- What you will do -
How many lines in the records below contain the word "stages"? Reply with the number alone.

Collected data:
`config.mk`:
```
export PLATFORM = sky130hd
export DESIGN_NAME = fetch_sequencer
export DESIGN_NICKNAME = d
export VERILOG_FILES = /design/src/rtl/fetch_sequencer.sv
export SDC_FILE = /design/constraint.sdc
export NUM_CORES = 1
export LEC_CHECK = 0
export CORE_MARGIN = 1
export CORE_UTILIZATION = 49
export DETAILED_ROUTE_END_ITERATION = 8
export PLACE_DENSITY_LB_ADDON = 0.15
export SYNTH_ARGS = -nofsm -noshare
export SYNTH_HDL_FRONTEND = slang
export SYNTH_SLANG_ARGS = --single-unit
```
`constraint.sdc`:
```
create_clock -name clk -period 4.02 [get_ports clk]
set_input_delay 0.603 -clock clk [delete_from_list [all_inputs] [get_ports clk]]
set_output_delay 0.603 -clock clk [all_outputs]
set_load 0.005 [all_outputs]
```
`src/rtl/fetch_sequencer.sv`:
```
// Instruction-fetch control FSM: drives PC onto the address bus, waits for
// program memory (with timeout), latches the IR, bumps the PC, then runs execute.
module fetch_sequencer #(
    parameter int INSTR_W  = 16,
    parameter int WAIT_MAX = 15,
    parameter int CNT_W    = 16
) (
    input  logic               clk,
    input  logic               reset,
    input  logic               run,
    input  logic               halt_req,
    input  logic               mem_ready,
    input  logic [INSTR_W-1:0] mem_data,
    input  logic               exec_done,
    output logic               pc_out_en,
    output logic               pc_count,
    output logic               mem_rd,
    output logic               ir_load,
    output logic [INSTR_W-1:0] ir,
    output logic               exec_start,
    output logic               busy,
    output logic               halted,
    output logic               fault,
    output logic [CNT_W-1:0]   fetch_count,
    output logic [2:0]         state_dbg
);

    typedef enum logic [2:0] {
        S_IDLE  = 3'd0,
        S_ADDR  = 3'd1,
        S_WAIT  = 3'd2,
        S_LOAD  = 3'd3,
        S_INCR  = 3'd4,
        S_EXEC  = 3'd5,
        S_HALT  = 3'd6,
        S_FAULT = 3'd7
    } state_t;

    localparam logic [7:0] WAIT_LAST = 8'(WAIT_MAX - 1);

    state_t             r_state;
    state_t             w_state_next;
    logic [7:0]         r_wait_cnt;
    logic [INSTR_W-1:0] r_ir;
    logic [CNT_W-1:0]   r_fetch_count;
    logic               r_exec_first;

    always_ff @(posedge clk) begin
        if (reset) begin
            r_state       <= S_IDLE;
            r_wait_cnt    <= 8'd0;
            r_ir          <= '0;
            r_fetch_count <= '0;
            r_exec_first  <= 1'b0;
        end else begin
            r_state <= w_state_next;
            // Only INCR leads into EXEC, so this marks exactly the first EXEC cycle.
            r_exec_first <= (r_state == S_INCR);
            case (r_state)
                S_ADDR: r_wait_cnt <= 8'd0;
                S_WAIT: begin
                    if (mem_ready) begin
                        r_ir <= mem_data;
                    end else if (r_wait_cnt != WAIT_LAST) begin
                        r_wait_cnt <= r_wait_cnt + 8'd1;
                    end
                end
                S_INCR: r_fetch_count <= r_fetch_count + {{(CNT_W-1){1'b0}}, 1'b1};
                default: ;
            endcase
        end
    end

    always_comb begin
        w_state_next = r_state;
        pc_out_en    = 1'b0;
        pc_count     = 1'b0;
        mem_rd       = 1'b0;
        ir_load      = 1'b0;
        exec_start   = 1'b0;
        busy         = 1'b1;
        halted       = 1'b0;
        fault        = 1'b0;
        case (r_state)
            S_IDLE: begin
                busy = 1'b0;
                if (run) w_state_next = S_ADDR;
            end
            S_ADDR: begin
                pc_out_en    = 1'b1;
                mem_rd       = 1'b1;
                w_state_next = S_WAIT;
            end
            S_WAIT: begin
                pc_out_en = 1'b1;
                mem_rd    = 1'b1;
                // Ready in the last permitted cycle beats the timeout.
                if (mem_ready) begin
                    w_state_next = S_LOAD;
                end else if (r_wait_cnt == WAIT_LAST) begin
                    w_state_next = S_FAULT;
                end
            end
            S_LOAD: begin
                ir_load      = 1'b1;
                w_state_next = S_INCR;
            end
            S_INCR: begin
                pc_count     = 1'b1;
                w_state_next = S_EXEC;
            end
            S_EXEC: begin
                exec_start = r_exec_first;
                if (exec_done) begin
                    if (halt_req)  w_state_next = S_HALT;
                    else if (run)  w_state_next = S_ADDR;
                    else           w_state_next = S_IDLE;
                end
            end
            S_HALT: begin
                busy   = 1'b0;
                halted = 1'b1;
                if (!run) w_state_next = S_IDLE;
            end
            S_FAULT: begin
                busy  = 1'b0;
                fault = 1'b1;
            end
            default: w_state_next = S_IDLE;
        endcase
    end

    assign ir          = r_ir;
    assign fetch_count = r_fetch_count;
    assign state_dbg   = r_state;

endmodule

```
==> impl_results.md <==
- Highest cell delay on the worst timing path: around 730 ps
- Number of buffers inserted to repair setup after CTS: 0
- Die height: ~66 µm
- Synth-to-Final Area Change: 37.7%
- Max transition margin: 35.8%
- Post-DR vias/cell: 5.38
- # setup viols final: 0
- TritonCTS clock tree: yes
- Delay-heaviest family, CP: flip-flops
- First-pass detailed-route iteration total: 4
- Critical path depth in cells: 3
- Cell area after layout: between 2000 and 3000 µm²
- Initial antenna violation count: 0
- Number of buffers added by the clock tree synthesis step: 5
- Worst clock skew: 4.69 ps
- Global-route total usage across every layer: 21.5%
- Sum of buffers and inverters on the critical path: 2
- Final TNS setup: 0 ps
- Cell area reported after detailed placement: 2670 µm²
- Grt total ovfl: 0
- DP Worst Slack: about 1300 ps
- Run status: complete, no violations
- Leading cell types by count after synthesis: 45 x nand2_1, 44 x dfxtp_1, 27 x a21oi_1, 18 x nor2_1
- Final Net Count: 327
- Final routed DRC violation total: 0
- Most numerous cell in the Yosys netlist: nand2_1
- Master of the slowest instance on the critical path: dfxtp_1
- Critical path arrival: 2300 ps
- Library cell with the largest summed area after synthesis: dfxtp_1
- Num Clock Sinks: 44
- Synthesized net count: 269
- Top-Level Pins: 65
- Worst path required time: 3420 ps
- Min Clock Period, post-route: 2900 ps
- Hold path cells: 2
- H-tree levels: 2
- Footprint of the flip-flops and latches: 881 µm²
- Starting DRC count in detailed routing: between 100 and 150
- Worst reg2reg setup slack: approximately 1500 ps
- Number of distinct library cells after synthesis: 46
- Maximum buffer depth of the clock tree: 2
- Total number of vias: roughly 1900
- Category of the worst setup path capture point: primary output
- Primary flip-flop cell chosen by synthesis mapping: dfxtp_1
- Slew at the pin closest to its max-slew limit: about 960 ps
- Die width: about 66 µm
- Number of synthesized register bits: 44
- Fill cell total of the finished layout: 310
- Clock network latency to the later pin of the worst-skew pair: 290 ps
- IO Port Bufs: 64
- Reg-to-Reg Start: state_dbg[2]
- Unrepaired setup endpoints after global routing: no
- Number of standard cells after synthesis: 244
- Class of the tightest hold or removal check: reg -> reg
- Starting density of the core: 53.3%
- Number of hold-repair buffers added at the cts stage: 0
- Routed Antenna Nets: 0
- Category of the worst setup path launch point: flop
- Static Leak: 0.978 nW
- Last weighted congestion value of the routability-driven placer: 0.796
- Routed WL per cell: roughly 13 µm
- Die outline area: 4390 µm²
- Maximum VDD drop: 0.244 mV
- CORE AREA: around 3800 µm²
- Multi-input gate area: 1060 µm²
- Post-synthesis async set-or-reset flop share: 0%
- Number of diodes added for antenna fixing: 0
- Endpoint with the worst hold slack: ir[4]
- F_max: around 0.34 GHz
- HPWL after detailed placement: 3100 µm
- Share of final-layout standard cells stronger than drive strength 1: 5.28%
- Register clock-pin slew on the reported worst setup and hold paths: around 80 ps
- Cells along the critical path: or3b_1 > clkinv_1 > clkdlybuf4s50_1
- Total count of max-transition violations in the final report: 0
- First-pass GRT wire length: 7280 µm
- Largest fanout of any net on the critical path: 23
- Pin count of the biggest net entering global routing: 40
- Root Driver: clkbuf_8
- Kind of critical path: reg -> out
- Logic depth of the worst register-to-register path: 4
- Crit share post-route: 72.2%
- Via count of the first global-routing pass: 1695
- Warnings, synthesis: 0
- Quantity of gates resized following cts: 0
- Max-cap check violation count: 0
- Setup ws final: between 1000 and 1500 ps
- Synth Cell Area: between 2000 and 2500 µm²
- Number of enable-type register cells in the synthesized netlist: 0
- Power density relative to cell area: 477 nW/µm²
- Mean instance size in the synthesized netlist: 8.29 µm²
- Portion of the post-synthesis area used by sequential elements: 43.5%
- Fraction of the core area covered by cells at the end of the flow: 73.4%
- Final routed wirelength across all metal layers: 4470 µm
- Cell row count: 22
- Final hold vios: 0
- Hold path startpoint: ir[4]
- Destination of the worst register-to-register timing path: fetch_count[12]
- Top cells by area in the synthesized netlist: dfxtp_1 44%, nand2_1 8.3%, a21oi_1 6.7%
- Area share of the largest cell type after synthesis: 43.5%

==

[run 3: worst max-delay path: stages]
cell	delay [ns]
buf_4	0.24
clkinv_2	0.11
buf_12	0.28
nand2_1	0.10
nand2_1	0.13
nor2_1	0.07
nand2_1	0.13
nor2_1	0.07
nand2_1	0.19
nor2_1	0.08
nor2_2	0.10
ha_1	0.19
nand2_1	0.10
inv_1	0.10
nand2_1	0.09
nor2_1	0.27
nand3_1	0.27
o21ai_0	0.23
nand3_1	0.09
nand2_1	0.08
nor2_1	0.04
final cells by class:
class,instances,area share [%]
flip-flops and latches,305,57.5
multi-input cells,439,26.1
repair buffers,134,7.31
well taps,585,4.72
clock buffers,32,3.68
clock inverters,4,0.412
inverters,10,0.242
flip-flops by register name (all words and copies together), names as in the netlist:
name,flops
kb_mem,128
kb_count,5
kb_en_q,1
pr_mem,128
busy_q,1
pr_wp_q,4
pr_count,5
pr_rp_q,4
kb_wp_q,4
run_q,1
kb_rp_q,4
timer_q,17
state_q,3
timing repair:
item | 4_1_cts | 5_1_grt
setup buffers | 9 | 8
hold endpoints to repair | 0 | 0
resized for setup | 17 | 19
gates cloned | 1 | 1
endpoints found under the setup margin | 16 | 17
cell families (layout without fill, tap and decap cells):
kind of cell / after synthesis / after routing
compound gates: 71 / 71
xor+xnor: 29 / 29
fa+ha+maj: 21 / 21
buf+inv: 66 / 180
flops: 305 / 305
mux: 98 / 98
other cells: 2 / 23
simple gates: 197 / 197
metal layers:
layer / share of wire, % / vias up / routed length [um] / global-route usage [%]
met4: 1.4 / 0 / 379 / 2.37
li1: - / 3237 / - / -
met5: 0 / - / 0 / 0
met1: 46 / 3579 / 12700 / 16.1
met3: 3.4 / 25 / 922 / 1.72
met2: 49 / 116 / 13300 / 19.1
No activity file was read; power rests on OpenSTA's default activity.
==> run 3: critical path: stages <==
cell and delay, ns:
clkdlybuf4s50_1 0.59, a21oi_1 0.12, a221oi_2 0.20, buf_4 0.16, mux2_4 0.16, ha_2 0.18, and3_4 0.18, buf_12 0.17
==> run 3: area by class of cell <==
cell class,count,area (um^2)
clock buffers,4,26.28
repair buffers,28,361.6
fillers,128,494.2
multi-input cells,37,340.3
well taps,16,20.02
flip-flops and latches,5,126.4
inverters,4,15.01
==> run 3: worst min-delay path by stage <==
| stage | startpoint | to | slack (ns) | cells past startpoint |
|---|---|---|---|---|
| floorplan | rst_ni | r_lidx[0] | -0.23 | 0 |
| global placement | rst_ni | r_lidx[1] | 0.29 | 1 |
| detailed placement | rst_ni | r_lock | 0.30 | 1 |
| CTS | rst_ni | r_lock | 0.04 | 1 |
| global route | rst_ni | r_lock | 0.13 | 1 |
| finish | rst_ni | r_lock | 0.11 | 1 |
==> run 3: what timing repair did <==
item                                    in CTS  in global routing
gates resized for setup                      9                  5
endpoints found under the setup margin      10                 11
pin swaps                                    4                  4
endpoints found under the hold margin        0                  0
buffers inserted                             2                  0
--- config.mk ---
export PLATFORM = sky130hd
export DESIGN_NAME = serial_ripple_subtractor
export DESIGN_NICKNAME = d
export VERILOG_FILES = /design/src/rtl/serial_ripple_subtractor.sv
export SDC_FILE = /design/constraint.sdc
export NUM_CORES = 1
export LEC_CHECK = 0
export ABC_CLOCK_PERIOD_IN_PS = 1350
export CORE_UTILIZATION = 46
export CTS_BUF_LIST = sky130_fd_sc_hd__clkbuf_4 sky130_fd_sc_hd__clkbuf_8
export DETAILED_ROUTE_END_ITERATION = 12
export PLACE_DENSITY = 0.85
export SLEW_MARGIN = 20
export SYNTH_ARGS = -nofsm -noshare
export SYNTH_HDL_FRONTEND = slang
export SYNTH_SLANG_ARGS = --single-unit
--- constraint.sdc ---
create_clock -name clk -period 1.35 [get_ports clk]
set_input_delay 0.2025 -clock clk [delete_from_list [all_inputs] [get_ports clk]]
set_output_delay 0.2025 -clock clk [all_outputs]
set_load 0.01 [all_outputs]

- Worked solution -
2